When conventional digital mammography is combined with digital breast tomosynthesis (DBT) for interpretation by two radiologists, cancer detection is significantly improved, especially for invasive cancers. But interpretation times nearly doubled for the combined exam.
These findings, as well as the fact DBT reduces false-positive rates by 18%, were published online on 4 April in European Radiology. This is the second peer-reviewed journal article from an interim analysis of results of the Oslo Tomosynthesis Screening Trial (OTST).
The first article, which reported that single reading of full-field digital mammography (FFDM) combined with DBT identified 40% more invasive cancers than single reading of FFDM alone, was published online on 7 January in Radiology.
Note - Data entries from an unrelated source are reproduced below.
Background: an optimization exercise with open tools, aiming at small area, a short achievable clock period and few clock cycles. Do not read the settings as production practice.
RTL that was checked went through simulation tests only; none was proved equivalent to the original.
The RTL of runs 1 and 2 was laid out without a check of its function.
No activity file was given, so power comes from the tool's default toggle rates.

===== run.sh =====
#!/bin/bash
# synth_recipe.tcl (not shown) runs the flow's synth.tcl, then flattens the netlist and writes it again
# the make line also repeats each setting of config.mk as NAME=value (left out here)
make -C /OpenROAD-flow-scripts/flow DESIGN_CONFIG=/design/flow/config.mk WORK_HOME=/design/flow/orfs CLKGATE_MAP_FILE= SYNTH_SCRIPT=/design/flow/synth_recipe.tcl finish

===== constraint.sdc =====
create_clock -name core_clock -period 12.0 [get_ports {clk}]
set_input_delay 2.4000 -clock core_clock [delete_from_list [all_inputs] [get_ports {clk}]]
set_output_delay 2.4000 -clock core_clock [all_outputs]
set_load 0.01 [all_outputs]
OTST is an ongoing, population-based prospective study undertaken by Oslo University Hospital to determine if the use of tomosynthesis in screening can increase cancer detection rates. During its first year of implementation, from November 2010 through December 2011, 12,631 women had their biennial mammography screening exams as part of the Norwegian Breast Cancer Screening Program (NBCSP).
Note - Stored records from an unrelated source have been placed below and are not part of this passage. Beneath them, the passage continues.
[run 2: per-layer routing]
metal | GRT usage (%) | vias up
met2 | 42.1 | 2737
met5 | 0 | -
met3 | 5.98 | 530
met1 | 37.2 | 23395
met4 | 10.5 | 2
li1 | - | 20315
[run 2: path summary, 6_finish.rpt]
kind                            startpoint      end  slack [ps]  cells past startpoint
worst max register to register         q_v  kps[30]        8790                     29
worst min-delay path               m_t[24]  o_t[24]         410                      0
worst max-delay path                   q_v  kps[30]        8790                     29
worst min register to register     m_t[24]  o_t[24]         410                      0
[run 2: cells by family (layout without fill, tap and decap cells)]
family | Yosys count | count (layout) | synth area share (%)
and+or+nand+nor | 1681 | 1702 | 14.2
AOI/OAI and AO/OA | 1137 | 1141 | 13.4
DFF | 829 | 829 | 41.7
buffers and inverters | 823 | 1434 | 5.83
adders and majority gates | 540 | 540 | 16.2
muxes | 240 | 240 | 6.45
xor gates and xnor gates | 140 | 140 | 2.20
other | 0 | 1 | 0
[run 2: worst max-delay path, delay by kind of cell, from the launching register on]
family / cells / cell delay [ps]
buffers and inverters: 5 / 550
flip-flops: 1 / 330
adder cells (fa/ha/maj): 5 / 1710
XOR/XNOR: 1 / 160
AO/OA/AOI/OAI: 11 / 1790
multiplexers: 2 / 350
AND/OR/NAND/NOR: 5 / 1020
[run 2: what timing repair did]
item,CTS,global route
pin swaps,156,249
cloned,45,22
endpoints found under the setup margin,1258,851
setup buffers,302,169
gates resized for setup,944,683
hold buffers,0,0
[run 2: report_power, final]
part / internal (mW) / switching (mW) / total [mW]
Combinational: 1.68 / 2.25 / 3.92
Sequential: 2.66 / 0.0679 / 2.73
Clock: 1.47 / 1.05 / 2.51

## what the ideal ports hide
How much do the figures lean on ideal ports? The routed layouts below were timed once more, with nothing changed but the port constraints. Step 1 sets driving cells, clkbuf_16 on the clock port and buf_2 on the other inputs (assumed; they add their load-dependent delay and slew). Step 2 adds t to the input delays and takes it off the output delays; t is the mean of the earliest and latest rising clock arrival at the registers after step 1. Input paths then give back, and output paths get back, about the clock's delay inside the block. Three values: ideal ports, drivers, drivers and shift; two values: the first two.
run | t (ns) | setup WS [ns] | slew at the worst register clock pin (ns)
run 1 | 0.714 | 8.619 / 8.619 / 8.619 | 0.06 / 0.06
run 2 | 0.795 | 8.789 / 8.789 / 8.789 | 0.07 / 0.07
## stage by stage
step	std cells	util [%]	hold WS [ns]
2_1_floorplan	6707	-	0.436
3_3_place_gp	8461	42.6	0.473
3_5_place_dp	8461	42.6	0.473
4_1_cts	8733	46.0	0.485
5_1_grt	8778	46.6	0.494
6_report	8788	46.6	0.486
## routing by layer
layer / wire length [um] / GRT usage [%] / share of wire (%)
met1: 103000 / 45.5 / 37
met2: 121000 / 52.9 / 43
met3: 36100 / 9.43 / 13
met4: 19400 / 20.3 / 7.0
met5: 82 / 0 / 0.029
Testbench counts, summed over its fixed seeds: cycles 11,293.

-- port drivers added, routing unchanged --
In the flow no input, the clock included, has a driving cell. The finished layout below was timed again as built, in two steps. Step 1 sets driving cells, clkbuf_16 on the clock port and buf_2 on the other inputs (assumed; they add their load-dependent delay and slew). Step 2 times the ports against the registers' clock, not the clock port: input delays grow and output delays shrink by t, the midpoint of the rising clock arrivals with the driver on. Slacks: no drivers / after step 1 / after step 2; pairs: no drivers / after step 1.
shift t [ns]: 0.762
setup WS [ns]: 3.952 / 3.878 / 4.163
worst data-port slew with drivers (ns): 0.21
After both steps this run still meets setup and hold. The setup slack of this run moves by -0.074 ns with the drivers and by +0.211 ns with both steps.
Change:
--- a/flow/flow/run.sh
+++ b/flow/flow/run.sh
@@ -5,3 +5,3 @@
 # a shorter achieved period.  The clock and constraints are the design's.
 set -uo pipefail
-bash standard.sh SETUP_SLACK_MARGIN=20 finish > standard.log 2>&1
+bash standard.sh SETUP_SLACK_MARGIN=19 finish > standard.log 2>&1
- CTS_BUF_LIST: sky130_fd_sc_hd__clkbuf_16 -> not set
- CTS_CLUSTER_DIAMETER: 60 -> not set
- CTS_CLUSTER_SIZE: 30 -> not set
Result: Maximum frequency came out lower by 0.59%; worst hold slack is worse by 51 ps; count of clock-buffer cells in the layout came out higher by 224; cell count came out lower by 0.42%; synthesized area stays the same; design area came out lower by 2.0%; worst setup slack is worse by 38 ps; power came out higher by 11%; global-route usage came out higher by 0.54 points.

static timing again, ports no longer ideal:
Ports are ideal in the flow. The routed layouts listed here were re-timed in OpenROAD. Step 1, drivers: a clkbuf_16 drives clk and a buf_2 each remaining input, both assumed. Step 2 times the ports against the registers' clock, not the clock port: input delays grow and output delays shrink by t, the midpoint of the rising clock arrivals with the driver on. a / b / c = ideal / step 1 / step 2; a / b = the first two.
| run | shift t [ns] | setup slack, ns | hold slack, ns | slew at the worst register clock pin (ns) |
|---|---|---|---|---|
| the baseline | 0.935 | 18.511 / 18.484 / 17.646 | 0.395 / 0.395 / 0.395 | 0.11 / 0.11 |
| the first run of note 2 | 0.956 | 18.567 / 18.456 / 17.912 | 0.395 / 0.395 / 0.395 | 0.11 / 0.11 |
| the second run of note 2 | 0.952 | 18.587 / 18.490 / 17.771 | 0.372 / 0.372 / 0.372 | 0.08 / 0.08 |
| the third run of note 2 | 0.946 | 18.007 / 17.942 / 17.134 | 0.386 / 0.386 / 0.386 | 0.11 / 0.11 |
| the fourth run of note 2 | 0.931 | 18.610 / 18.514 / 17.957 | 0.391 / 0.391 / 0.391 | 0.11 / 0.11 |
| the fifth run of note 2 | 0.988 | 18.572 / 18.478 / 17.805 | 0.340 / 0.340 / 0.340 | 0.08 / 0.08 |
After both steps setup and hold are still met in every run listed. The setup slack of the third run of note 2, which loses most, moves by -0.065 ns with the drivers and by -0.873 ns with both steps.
Context: an optimization exercise on an open-source flow, tuned for small area, a short achievable clock period and few clock cycles per item. The choices shown serve that exercise and are no tape-out recipe. No functional check of the RTL was part of any run shown here. In runs 3 and 4 the design's own scripts or RTL, not TritonCTS, make the clock network. No driver is modelled on the clock port, so clock power and skew are understated where the tree is cut down; a real chip needs a root buffer or a tree.

## flow/design.v (module list and top-level ports; edited modules follow where they fit)
// module uac_rx: 1037 lines
module uac_rx (
    input  wire        clk,
    input  wire        rst,           
    input  wire        in_valid,
    output wire        in_ready,
    input  wire [15:0] in_sample,     
    output reg         frame_done,
    output wire        det,
    output reg         ev_valid,
    output wire [11:0] ev_word
);
  // ...
==> flow/flow/run.sh <==
#!/bin/bash
# The standard layout (standard.sh) with three changes to how it is made;
# the design, constraints and clock period are unchanged:
#  - synthesis skips Yosys's early generic ABC pass (SYNTH_ARGS=-noabc), so the
#    generated full-adder tree keeps its structure; registers are unchanged;
#  - port buffers are buf_2 cells instead of the default (a slow delay buffer);
#  - timing repair aims for 18.3 ns of setup slack instead of 0.
# Every tool's output is in standard.log and in orfs/logs.
set -euo pipefail
export SYNTH_ARGS="-noabc"
export BUFFER_PORTS_ARGS="-buffer_cell sky130_fd_sc_hd__buf_2"
export SETUP_SLACK_MARGIN=18.3
bash standard.sh > standard.log 2>&1
==> flow/standard.sh <==
#!/bin/bash
# synth_recipe.tcl (not shown) runs the flow's synth.tcl, then flattens the netlist and writes it again
# the make line also repeats each setting of config.mk as NAME=value (left out here)
make -C /OpenROAD-flow-scripts/flow DESIGN_CONFIG=/design/flow/config.mk WORK_HOME=/design/flow/orfs CLKGATE_MAP_FILE= SYNTH_SCRIPT=/design/flow/synth_recipe.tcl "${@:-finish}"
==> flow/config.mk <==
export PLATFORM = sky130hd
export DESIGN_NAME = uac_rx
export DESIGN_NICKNAME = uac_rx
export VERILOG_FILES = /design/flow/design.v
export SDC_FILE = /design/flow/constraint.sdc
export NUM_CORES = 4
export LEC_CHECK = 0
export CAP_MARGIN = 20
export CORE_MARGIN = 2
export CORE_UTILIZATION = 40
export CTS_BUF_LIST = sky130_fd_sc_hd__clkbuf_8
export SLEW_MARGIN = 20
==> flow/constraint.sdc <==
create_clock -name core_clock -period 24.0 [get_ports {clk}]
set_input_delay 4.8000 -clock core_clock [delete_from_list [all_inputs] [get_ports {clk}]]
set_output_delay 4.8000 -clock core_clock [all_outputs]
set_load 0.01 [all_outputs]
The women either had a conventional two-view screening mammogram (Selenia Dimensions, Hologic) or an exam that added the tomosynthesis procedure with a single breast compression per view. The tomosynthesis images took approximately 10 seconds to acquire, and the radiation dose of the tomosynthesis study was set to produce approximately the same dose as a single mammographic view.
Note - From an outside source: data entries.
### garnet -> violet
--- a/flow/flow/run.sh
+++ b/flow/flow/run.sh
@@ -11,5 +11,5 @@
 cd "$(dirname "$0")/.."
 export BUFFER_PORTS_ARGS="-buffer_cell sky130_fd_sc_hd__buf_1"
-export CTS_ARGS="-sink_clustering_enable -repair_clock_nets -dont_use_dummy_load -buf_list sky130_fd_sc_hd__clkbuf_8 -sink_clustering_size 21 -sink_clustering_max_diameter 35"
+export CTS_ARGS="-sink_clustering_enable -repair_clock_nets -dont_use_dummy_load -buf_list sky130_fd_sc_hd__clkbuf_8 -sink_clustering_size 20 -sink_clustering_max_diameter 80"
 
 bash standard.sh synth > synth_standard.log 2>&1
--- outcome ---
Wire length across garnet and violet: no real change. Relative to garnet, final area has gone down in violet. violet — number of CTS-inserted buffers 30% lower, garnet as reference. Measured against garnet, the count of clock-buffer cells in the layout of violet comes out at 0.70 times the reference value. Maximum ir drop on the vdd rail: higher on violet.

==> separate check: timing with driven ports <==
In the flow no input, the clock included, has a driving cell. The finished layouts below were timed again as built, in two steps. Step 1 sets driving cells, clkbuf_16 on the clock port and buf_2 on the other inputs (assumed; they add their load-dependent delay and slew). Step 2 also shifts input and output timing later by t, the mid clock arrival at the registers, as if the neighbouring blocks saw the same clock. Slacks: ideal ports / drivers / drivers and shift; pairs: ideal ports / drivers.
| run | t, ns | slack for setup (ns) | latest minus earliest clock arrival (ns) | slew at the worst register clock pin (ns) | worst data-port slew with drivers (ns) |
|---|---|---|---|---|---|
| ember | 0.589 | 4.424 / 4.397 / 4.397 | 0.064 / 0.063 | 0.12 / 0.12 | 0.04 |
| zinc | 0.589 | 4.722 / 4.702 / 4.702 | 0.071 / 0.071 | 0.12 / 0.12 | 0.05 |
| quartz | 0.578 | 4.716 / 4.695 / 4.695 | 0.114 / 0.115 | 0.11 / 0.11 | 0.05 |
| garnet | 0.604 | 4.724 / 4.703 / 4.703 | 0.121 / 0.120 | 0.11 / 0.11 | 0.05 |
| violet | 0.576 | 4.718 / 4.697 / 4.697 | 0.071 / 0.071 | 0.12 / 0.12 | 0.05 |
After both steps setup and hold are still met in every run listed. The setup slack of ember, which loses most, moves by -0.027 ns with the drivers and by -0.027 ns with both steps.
Eight radiologists whose experience in reading mammograms ranged from two to 31 years interpreted the exams. Four radiologists independently interpreted each mammogram to meet the requirements of the clinical trial: single reading with and without DBT, and double reading with and without DBT. Interpretation times were automatically recorded into the NBCSP database.
Exams were rated on a five-point scale. If an exam had a score greater than 1 (benign), at least two radiologists subsequently discussed the findings to reach a consensus as to whether the patient required additional imaging, according to principal investigator and lead author Dr. Per Skaane, PhD, and co-authors.
The research team compared cancer detection rates, positive predictive values, and recall rates for double readings of mammography alone with mammography and DBT. A total of 1,382 FFDM-only exams received a score of 2 or more; of these, 366 women were recalled for additional imaging and 90 cancers were confirmed. A total of 1,175 FFDM plus DBT exams received a score higher than 1, and of the 463 recalled, 119 cancers were detected.
|FFDM plus DBT for cancer detection
Thirty-one cancers were only detected by the combined exam. Two cancers were not detected when tomosynthesis was added. However, 24 of the additional 29 cancers detected with the combined exam were node-negative invasive cancers. Twenty-one of these were speculated masses and/or distortions.
Positive predictive values were 24.7% for FFDM and 25.5% for FFDM + DBT for every 100 patients recalled. Recall rates were 2.9% and 3.7% respectively.
"The optimal method of using tomosynthesis in mammography screening needs to be addressed," the authors wrote. Average interpretation times nearly doubled with the combined exam (89 seconds compared with 48 seconds for FFDM only).
The authors also recommended meetings by interpreting radiologists be conducted when double reading protocols were utilized and scores differ. Joint discussion of independent findings substantially reduced the number of patients who needed to be recalled.